I was wrong. For several weeks after the death of my sister a year ago today, I didn't know the cause of her death. Recklessly, I speculated on this blog that she may have deliberately taken an overdose. I had no intentions of impugning my sister's name or her legacy, and whatever indications may have led me draw such a conclusion, I merely wanted to know the truth.

This is as much as I know. A friend stopped by her apartment in Anchorage to drop off some groceries. Because there was no answer to hs repeated knocks on her door, he went to the apartment manager who had the authority, and a key, to enter her apartment. My sister's body was found on her living room floor with the telephone in her hand. I learned later that her phone had been disconnected on the 24th. A neighbor told my sister's friend that when he saw her three days before, her face was "black and blue" and that earlier on the day she died, he responded to cries of help from the parking lot where he found her in her car, without enough strength to get out and make it back to her upstairs apartment.

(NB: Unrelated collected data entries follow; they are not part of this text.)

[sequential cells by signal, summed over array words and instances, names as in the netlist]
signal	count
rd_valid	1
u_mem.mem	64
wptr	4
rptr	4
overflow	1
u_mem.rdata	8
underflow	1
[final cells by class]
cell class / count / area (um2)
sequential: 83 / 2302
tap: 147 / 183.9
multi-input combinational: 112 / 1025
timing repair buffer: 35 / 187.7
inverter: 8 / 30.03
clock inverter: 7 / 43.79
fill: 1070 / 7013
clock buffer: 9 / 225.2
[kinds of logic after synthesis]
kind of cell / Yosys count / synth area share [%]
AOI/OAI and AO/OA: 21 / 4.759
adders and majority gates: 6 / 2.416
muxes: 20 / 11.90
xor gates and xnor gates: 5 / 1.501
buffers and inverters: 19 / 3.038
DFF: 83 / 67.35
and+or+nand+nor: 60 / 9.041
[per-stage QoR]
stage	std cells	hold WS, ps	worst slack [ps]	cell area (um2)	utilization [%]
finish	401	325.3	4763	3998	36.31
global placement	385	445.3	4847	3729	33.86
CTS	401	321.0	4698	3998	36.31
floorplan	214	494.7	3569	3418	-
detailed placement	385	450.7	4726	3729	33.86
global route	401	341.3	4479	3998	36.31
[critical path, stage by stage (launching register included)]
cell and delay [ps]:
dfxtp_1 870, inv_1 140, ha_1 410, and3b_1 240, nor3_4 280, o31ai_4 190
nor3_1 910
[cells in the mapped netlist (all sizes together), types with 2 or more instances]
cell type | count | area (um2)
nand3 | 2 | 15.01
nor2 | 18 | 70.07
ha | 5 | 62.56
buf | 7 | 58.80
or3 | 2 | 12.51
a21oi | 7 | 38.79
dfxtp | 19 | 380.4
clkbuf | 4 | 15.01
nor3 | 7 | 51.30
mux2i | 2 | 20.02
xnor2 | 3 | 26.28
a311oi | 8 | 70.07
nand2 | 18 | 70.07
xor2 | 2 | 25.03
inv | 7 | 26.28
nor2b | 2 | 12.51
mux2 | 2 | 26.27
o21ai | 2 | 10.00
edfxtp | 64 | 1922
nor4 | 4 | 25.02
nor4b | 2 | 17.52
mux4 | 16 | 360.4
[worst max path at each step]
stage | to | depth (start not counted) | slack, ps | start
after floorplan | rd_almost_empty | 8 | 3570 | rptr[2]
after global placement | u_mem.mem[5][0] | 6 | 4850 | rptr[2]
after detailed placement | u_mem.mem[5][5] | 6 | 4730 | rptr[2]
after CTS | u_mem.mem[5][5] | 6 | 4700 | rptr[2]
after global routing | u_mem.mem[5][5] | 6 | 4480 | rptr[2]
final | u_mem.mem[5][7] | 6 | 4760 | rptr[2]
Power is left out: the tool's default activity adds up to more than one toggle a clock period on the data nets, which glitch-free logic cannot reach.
File: src/rtl/inst_fetch_unit.sv
// inst_fetch_unit: PC generation, ROM fetch and a small {pc, inst, adef} queue toward decode
// Ports:
//   clk, rst                 clock, synchronous active-high reset
//   o_rom_inst_en/_addr      ROM read enable and byte address (address is the pc register)
//   i_rom_inst               ROM data, valid in the same cycle as the address
//   i_redirect_en/_pc        branch/exception redirect: flushes the queue, reloads pc
//   i_fetch_pause            stop fetching while the queue keeps draining
//   i_id_ready, o_id_*       valid/ready handshake presenting the queue head to decode
module inst_fetch_unit #(
  parameter logic [31:0] RESET_PC    = 32'h1c000000,
  parameter int          QUEUE_DEPTH = 4,
  parameter int          ADDR_W      = 32,
  parameter int          INST_W      = 32
) (
  input  logic              clk,
  input  logic              rst,
  output logic              o_rom_inst_en,
  output logic [ADDR_W-1:0] o_rom_inst_addr,
  input  logic [INST_W-1:0] i_rom_inst,
  input  logic              i_redirect_en,
  input  logic [ADDR_W-1:0] i_redirect_pc,
  input  logic              i_fetch_pause,
  input  logic              i_id_ready,
  output logic              o_id_valid,
  output logic [ADDR_W-1:0] o_id_pc,
  output logic [INST_W-1:0] o_id_inst,
  output logic              o_id_excp_adef
);
  localparam int PW = $clog2(QUEUE_DEPTH);
  typedef enum logic {RUN, EXC_WAIT} state_t;
  state_t              r_state, w_state_nxt;
  logic [ADDR_W-1:0]   r_pc;
  logic [PW:0]         r_count;
  logic [PW-1:0]       r_rd_ptr, r_wr_ptr;
  logic [ADDR_W-1:0]   r_q_pc   [QUEUE_DEPTH];
  logic [INST_W-1:0]   r_q_inst [QUEUE_DEPTH];
  logic                r_q_adef [QUEUE_DEPTH];
  logic                w_fetch_go, w_aligned, w_push, w_pop, w_valid;
  assign w_aligned  = r_pc[1:0] == 2'b00;
  // Full test uses the count at cycle start, so a same-cycle pop never frees a slot
  assign w_fetch_go = !rst && r_state == RUN && !i_redirect_en && !i_fetch_pause &&
                      r_count < (PW+1)'(QUEUE_DEPTH);
  assign w_push     = w_fetch_go;
  assign w_valid    = !rst && r_count != '0;
  assign w_pop      = i_id_ready && w_valid;
  always_ff @(posedge clk) begin
    if (rst) r_state <= RUN;
    else     r_state <= w_state_nxt;
  end
  always_comb begin
    w_state_nxt = r_state;
    if (i_redirect_en) w_state_nxt = RUN;
    else if (w_fetch_go && !w_aligned) w_state_nxt = EXC_WAIT;
  end
  always_comb begin
    o_rom_inst_en   = w_fetch_go && w_aligned;
    o_rom_inst_addr = r_pc;
    o_id_valid      = w_valid;
    o_id_pc         = w_valid ? r_q_pc[r_rd_ptr]   : '0;
    o_id_inst       = w_valid ? r_q_inst[r_rd_ptr] : '0;
    o_id_excp_adef  = w_valid ? r_q_adef[r_rd_ptr] : 1'b0;
  end
  always_ff @(posedge clk) begin
    if (rst) begin
      r_pc     <= RESET_PC[ADDR_W-1:0];
      r_count  <= '0;
      r_rd_ptr <= '0;
      r_wr_ptr <= '0;
    end else if (i_redirect_en) begin
      r_pc     <= i_redirect_pc;
      r_count  <= '0;
      r_rd_ptr <= '0;
      r_wr_ptr <= '0;
    end else begin
      r_pc     <= (w_push && w_aligned) ? r_pc + ADDR_W'(4) : r_pc;
      r_wr_ptr <= r_wr_ptr + PW'(w_push);
      r_rd_ptr <= r_rd_ptr + PW'(w_pop);
      r_count  <= r_count + (PW+1)'(w_push) - (PW+1)'(w_pop);
    end
  end
  // A misaligned pc is queued with a zero instruction and the fault tag
  always_ff @(posedge clk) begin
    if (w_push) begin
      r_q_pc[r_wr_ptr]   <= r_pc;
      r_q_inst[r_wr_ptr] <= w_aligned ? i_rom_inst : '0;
      r_q_adef[r_wr_ptr] <= !w_aligned;
    end
  end
endmodule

Her death was from "natural causes." She was just 65 years old. She had been diagnosed a few years before with artereo sclerosis and had been waiting to have an outpatient procedure performed that would implant a "stint" in one of the clogged arteries to her heart. Because she had no health insurance, she sought various ways of paying for the procedure. Since she turned 65 in July, I expected her to apply for medicare. She never told me if she applied or not.

Based on this skimpy information and from what her neighbor had reported about her face being black and blue, my entirely uneducated guess is that my sister likely died of congestive heart failure. And possibly a broken heart as well. What continues to amaze me is that a woman who had had five husbands still managed to die alone. She was waiting for me to come home, and had prepared a place for me on my return. She waited as long, longer, than she could. And a year ago her wait was finally over. I will be sorry for this for as long as I live, but at least I have the luxury of being sorry.

One of the reasons why I miss my sister so much is because every time I encounter something beautiful - a song, a film, a poem - I can no longer share them with her. As happens occasionally, I will hear a lovely piece of music and I will immediately think of her, of how she would've been moved by it as much as I. But since she is no longer able to listen to it, I think to myself that I am her ears, that I am enjoying something beautiful for her.

I am not the fatalist that Thomas Hardy was. But his profound fatalism prevented him from ever forgetting the dead. One of his greatest poems on this theme is "During Wind and Rain." 

During Wind and Rain

They sing their dearest songs --
He, she, all of them -- yea,
Treble and tenor and bass,
And one to play;
With the candles mooning each face....
Ah, no; the years O!
How the sick leaves reel down in throngs!

They clear the creeping moss --
Elders and juniors -- aye,
Making the pathways neat
And the garden gay;
And they build a shady seat....
Ah, no; the years, the years;
See, the white storm-birds wing across!

They are blithely breakfasting all --
Men and maidens -- yea,
Under the summer tree,
With a glimpse of the bay,
While pet fowl come to the knee....
Ah, no; the years O!
And the rotten rose is ript from the wall.

They change to a high new house,
He, she, all of them -- aye,
Clocks and carpets and chairs
On the lawn all day,
And brightest things that are theirs....
Ah, no; the years, the years;
Down their carved names the rain-drop ploughs.


We are so close to Hallowe'en, a day that is supposed to be for the people we have lost, every one of them. Next Tuesday, I will expand on the subject.